For Montreal, it will probably be wiser to start with the easier revolving-door patients while we gain experience in making such a system work. A formal consultant, possibly on loan from the U.S. for many months, might be well worth the investment to help us get a program on its feet. Other Montreal regions could learn from our experience.
It seems likely that adopting these models could lead to a gradual downsizing of our in-patient services, transferring the savings to create expanded community resources of this type.
Clearly, PACT programs generally bring savings to mental health systems, or at least they cost no less than existing programs for the same patients. This finding is borne out by at least ten separate research studies in the literature. PACT is the best-researched community mental health approach since de-institutionalization began.
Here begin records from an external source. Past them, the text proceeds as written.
File: src/rtl/tally_pkg.sv
// Shared constants for the wrap tally: counter limits, BCD bounds and
// seven-segment patterns in {g,f,e,d,c,b,a} order, active-high.
package tally_pkg;

    localparam logic [3:0] LAST_COUNT = 4'd6;
    localparam logic [3:0] BCD_MAX    = 4'd9;

    localparam logic [6:0] SEG_0     = 7'b0111111;
    localparam logic [6:0] SEG_1     = 7'b0000110;
    localparam logic [6:0] SEG_2     = 7'b1011011;
    localparam logic [6:0] SEG_3     = 7'b1001111;
    localparam logic [6:0] SEG_4     = 7'b1100110;
    localparam logic [6:0] SEG_5     = 7'b1101101;
    localparam logic [6:0] SEG_6     = 7'b1111101;
    localparam logic [6:0] SEG_7     = 7'b0000111;
    localparam logic [6:0] SEG_8     = 7'b1111111;
    localparam logic [6:0] SEG_9     = 7'b1101111;
    localparam logic [6:0] SEG_BLANK = 7'b0000000;

    typedef struct packed {
        logic [3:0] tens;
        logic [3:0] ones;
    } bcd2_t;

endpackage

File: src/rtl/seg7_decoder.sv
// Combinational BCD to seven-segment decode; non-BCD codes blank the digit.
module seg7_decoder
    import tally_pkg::*;
(
    input  logic [3:0] digit,
    output logic [6:0] seg
);

    always_comb begin
        seg = SEG_BLANK;
        case (digit)
            4'd0: seg = SEG_0;
            4'd1: seg = SEG_1;
            4'd2: seg = SEG_2;
            4'd3: seg = SEG_3;
            4'd4: seg = SEG_4;
            4'd5: seg = SEG_5;
            4'd6: seg = SEG_6;
            4'd7: seg = SEG_7;
            4'd8: seg = SEG_8;
            4'd9: seg = SEG_9;
            default: seg = SEG_BLANK;
        endcase
    end

endmodule

File: src/rtl/wrap_tally_display.sv
// Counts 6->0 wraps of the upstream mod-7 counter into a two-digit BCD tally
// and scans it onto a multiplexed two-digit seven-segment display.
module wrap_tally_display
    import tally_pkg::*;
#(
    parameter int SCAN_DIV = 4
) (
    input  logic       clk,
    input  logic       rst,
    input  logic [3:0] count_in,
    input  logic       clr,
    output logic [3:0] tally_ones,
    output logic [3:0] tally_tens,
    output logic       wrap_pulse,
    output logic       ovf,
    output logic       err,
    output logic [6:0] seg,
    output logic [1:0] an
);

    localparam int                SCAN_W    = $clog2(SCAN_DIV);
    localparam logic [SCAN_W-1:0] SCAN_LAST = SCAN_W'(SCAN_DIV - 1);

    logic [3:0]        prev;
    logic              prev_vld;
    bcd2_t             tally;
    logic              wrap_hit;
    logic              tally_full;
    logic [SCAN_W-1:0] scan_cnt;
    logic              sel;
    logic [3:0]        digit_sel;

    function automatic bcd2_t bcd_inc(input bcd2_t v);
        bcd2_t r;
        r = v;
        if (v.ones == BCD_MAX) begin
            r.ones = 4'd0;
            r.tens = (v.tens == BCD_MAX) ? 4'd0 : v.tens + 4'd1;
        end else begin
            r.ones = v.ones + 4'd1;
        end
        return r;
    endfunction

    // prev_vld masks the first cycle after reset so a stale prev can never wrap
    always_ff @(posedge clk or posedge rst) begin
        if (rst) begin
            prev     <= 4'd0;
            prev_vld <= 1'b0;
        end else begin
            prev     <= count_in;
            prev_vld <= 1'b1;
        end
    end

    assign wrap_hit   = prev_vld && (prev == LAST_COUNT) && (count_in == 4'd0);
    assign tally_full = (tally.ones == BCD_MAX) && (tally.tens == BCD_MAX);

    // clr outranks a coincident wrap for the tally, but the pulse still fires
    always_ff @(posedge clk or posedge rst) begin
        if (rst) begin
            tally      <= '0;
            wrap_pulse <= 1'b0;
            ovf        <= 1'b0;
            err        <= 1'b0;
        end else begin
            wrap_pulse <= wrap_hit;
            if (clr) begin
                tally <= '0;
                ovf   <= 1'b0;
                err   <= 1'b0;
            end else begin
                if (wrap_hit) begin
                    tally <= bcd_inc(tally);
                    if (tally_full) begin
                        ovf <= 1'b1;
                    end
                end
                if (count_in > LAST_COUNT) begin
                    err <= 1'b1;
                end
            end
        end
    end

    always_ff @(posedge clk or posedge rst) begin
        if (rst) begin
            scan_cnt <= '0;
            sel      <= 1'b0;
        end else if (scan_cnt == SCAN_LAST) begin
            scan_cnt <= '0;
            sel      <= ~sel;
        end else begin
            scan_cnt <= scan_cnt + SCAN_W'(1);
        end
    end

    assign digit_sel  = sel ? tally.tens : tally.ones;
    assign an         = sel ? 2'b01 : 2'b10;
    assign tally_ones = tally.ones;
    assign tally_tens = tally.tens;

    seg7_decoder u_dec (
        .digit (digit_sel),
        .seg   (seg)
    );

endmodule
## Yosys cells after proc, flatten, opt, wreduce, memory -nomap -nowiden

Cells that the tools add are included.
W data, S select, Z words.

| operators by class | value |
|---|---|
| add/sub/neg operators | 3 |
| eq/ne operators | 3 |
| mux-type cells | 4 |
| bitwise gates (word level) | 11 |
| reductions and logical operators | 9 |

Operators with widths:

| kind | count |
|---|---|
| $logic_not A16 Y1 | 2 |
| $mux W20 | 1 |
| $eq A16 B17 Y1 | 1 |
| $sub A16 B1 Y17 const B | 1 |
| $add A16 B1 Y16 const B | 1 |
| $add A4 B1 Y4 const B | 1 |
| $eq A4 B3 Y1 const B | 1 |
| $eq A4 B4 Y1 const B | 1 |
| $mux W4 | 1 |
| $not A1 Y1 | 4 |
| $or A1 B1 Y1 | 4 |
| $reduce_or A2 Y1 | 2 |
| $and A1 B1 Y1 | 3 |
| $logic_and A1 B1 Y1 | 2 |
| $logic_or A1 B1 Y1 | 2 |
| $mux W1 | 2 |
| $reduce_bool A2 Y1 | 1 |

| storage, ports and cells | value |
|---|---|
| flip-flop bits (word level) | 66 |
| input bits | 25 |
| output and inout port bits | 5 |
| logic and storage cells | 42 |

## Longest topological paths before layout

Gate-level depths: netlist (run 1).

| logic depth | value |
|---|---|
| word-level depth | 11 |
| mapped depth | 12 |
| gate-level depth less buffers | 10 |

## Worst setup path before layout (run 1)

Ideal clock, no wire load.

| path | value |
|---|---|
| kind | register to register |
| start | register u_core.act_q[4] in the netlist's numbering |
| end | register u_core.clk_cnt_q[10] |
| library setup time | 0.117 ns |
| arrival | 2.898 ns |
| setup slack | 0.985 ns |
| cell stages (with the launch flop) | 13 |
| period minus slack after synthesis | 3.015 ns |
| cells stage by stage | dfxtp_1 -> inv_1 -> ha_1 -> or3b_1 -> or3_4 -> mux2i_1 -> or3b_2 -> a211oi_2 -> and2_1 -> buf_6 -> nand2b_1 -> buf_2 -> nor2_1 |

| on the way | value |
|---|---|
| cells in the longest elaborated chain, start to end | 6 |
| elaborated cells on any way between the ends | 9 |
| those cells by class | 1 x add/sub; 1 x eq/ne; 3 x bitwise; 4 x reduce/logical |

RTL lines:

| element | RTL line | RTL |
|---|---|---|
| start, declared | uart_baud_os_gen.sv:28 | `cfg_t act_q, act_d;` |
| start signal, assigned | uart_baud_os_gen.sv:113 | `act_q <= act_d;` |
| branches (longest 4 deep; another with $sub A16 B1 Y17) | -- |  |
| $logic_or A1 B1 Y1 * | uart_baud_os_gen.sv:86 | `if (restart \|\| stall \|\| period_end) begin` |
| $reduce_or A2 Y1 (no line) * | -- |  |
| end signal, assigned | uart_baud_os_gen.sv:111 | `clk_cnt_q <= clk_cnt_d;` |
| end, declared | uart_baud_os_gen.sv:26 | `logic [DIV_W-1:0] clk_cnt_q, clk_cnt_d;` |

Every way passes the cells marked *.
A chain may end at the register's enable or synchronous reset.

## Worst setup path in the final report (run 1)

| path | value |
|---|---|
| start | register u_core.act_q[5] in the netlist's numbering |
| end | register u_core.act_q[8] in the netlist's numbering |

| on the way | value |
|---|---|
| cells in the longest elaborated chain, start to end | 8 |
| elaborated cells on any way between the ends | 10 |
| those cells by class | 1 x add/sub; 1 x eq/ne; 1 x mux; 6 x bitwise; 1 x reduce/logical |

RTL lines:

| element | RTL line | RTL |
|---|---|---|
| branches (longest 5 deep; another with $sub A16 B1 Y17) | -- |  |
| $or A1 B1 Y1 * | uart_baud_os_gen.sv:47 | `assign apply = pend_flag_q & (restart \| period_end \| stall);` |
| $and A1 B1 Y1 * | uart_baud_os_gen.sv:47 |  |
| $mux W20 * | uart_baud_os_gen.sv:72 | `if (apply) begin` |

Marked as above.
1. Okin RL, Testing the limits of deinstitutionalization. Psychiatric Services, June 1995, 46:6, 569-574
2. Drake RE and Burns BJ. Special Section on Assertive Community Treatment: an Introduction. Psychiatric Services, July 1995. 46:7, 667-668
3. Deci PA, Santos AB, Hiott DW, Schoenwald S, Dias JK. Dissemination of Assertive Community Treatment Programs. Psychiatric Services, July 1995. 46:7, 676-683
4. Burns, BJ, and Santos, AB. Assertive Community Treatment: an update of randomized trials. Psychiatric Services, July 1995. 46:7, 669-675
5. Santos AB, Henggeler SW, Burns BJ, Arana GW, Meisler N, Research on field-based services: models for reform in the delivery of mental health care to populations with complex clinical problems. American Journal of Psychiatry, (Special Article), Aug. 1995, 152:8, 1111-1123
6. Essock SM, Kontos N, Implementing Assertive Community Treatment Teams. Psychiatric Services, July 1995, 46:7, 679-683
7. Carpenter WT, Conley RR, Buchanan RW, Beier A, Tamminga CA, Patient response and resource management -- another view of clozapine treatment of schizophrenia. American Journal of Psychiatry, June 1995, 152:6, 827-832
Also recommended:
(8) Book: Paul J. Carling, Return to Community: Building support systems for people with psychiatric disabilities. The author is a PhD psychologist who has guided at least two communities into a community-based mental health care system, emphasizing PACT. The book is clearly and elegantly written. It provides helpful hints, even a kind of road map, for stimulating the process towards effective community resources. Available through Copp-Clark Canada (Toronto). Published by the Guilford Press, New York and London, 1995. In Canada, copies can be obtained for $28.95 by phoning 1-800-263-4374.
This book assumes the role of the Bible if one compares the spread of PACT to an evangelical movement.
(9) VIDEO: Hospital Without Walls, a 48-minute documentary illustrating daily life in a PACT team and the people they help, in a South Carolina city. Produced by Duke University. There are a few copies available in the McGill network.